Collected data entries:
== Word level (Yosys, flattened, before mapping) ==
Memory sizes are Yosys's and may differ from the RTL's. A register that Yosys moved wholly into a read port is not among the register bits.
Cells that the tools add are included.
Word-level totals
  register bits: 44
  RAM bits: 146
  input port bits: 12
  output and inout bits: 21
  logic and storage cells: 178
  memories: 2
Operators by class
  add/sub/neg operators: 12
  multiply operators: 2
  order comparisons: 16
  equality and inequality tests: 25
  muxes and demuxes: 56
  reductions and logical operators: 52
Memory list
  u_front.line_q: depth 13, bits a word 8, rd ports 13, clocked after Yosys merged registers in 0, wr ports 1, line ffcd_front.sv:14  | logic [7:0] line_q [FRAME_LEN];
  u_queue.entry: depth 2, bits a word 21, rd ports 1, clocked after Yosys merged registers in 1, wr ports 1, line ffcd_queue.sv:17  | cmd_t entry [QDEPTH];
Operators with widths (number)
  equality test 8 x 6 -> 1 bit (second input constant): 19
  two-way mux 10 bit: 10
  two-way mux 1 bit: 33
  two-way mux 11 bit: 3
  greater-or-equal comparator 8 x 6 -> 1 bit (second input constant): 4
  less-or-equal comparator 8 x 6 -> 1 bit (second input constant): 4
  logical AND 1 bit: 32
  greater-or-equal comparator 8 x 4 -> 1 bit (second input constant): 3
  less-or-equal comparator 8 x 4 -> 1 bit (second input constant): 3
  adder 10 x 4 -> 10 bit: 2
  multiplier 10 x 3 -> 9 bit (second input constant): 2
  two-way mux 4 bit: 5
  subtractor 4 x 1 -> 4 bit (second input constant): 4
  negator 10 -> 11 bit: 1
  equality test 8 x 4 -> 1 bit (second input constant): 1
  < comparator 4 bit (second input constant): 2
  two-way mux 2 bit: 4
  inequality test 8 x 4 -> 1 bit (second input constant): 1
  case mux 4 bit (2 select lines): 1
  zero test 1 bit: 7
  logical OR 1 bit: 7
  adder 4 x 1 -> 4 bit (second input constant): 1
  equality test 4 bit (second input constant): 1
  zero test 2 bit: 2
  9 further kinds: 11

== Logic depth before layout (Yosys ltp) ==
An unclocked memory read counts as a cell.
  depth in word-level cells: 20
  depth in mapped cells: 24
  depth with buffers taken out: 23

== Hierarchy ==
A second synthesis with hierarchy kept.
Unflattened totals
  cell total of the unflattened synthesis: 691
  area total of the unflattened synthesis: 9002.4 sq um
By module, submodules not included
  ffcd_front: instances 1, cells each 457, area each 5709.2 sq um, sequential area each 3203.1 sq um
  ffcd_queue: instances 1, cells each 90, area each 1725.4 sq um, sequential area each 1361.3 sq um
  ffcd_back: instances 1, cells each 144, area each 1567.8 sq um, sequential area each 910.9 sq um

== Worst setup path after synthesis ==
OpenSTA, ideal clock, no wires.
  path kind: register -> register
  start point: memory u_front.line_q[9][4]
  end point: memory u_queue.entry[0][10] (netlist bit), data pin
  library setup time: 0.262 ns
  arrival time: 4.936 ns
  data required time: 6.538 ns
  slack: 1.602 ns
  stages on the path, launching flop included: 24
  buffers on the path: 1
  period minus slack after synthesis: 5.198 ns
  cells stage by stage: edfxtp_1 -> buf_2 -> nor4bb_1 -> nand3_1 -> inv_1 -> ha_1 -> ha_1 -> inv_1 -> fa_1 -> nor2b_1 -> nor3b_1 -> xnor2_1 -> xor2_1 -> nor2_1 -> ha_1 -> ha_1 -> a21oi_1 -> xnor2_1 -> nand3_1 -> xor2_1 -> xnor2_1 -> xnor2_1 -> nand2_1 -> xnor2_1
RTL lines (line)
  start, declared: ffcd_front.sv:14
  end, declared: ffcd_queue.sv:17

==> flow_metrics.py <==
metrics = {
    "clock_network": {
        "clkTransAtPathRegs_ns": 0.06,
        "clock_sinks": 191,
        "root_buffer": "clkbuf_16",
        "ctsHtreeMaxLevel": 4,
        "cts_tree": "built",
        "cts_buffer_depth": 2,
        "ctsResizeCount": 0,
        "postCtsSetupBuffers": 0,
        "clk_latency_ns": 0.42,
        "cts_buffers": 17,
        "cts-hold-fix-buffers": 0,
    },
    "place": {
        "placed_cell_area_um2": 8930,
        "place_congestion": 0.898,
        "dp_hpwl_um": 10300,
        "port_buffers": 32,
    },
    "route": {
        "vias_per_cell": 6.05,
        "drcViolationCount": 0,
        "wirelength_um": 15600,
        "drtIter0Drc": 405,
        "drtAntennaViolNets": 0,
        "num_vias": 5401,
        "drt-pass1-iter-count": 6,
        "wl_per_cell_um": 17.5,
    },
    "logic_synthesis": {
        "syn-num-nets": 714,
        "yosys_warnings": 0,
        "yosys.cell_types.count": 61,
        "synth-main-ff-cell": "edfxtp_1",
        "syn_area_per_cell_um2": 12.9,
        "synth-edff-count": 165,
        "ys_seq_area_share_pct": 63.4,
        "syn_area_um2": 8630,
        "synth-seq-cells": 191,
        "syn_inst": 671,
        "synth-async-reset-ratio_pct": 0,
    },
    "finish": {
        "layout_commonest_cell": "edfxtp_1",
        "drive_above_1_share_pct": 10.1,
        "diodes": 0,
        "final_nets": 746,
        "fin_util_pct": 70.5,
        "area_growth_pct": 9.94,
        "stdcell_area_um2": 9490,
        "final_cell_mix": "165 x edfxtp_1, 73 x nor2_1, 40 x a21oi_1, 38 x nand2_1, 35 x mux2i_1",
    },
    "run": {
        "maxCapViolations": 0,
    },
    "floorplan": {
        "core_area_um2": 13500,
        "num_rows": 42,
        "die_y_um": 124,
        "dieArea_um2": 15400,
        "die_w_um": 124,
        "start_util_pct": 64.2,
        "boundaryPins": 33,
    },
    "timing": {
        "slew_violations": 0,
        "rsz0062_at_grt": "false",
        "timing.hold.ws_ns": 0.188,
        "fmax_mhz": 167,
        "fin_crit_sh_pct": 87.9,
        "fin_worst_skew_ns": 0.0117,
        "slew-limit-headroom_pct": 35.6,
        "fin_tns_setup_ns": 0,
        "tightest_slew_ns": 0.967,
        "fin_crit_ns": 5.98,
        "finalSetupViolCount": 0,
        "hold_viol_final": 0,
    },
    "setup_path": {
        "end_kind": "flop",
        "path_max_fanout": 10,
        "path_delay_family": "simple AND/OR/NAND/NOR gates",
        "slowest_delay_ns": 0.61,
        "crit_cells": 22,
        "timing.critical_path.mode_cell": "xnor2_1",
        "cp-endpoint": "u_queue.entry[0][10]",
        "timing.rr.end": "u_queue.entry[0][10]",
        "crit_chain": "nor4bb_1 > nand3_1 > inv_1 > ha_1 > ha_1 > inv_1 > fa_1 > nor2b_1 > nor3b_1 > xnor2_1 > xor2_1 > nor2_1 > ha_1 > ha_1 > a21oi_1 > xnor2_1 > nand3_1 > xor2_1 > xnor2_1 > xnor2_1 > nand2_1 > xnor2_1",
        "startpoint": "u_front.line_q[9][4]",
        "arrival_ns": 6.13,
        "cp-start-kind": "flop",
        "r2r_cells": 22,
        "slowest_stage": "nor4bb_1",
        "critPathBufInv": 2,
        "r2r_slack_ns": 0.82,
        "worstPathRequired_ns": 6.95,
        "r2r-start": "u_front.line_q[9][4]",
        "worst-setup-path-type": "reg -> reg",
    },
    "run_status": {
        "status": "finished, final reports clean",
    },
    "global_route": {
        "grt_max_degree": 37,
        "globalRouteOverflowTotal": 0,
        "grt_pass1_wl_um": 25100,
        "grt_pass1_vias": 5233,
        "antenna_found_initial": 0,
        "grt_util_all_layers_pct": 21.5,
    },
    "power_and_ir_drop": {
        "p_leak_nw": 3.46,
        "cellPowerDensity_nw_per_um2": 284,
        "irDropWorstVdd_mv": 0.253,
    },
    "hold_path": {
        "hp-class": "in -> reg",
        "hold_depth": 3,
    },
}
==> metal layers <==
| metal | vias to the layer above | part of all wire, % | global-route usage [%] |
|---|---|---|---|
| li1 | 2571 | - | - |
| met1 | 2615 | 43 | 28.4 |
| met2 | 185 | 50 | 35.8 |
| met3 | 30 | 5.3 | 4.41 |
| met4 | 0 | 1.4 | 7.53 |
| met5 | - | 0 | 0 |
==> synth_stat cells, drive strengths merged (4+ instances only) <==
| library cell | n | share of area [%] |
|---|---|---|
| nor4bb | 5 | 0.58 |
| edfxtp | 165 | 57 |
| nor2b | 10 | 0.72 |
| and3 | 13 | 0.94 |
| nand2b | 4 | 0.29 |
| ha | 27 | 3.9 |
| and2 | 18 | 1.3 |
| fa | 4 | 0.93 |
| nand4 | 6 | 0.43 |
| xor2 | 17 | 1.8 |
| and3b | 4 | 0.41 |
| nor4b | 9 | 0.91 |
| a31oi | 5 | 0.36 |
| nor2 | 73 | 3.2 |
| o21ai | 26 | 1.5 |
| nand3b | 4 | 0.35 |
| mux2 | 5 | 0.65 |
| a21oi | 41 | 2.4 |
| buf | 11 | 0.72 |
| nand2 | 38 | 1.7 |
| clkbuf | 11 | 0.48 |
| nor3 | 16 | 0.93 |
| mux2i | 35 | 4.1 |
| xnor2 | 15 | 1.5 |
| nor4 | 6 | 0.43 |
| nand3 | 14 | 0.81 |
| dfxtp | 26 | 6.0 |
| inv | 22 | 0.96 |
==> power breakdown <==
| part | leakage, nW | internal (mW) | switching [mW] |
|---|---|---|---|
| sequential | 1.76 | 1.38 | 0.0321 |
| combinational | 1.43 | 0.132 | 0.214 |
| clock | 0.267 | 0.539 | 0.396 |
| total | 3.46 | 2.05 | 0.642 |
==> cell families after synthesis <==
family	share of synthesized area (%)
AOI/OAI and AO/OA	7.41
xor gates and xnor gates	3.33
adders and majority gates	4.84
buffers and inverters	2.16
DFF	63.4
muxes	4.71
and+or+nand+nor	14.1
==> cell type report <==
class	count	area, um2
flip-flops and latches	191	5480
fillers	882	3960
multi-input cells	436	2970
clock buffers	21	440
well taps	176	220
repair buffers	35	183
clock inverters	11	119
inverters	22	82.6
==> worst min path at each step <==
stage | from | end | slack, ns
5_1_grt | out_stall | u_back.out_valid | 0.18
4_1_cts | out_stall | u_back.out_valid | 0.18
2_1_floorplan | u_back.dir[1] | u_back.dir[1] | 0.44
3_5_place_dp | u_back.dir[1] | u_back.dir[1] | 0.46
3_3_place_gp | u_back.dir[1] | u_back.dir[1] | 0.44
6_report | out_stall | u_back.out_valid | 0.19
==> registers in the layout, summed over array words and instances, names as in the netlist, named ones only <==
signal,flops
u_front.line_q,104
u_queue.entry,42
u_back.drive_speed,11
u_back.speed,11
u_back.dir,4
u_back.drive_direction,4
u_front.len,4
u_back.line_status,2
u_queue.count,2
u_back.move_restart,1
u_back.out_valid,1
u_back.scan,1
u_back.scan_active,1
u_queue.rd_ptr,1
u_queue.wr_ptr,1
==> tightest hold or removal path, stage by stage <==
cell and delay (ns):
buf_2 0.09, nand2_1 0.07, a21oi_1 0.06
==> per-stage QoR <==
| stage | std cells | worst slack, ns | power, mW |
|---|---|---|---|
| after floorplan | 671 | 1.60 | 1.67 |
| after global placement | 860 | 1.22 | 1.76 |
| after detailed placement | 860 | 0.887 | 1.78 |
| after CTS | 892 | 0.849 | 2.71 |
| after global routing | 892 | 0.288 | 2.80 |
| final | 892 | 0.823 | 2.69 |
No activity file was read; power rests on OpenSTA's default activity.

EXERCISE PROMPT => The first line of the records begins the span, and the line containing "Word-level totals" ends it. Reproduce that span exactly, both ends included.

RESULT OF THIS EXERCISE =>
== Word level (Yosys, flattened, before mapping) ==
Memory sizes are Yosys's and may differ from the RTL's. A register that Yosys moved wholly into a read port is not among the register bits.
Cells that the tools add are included.
Word-level totals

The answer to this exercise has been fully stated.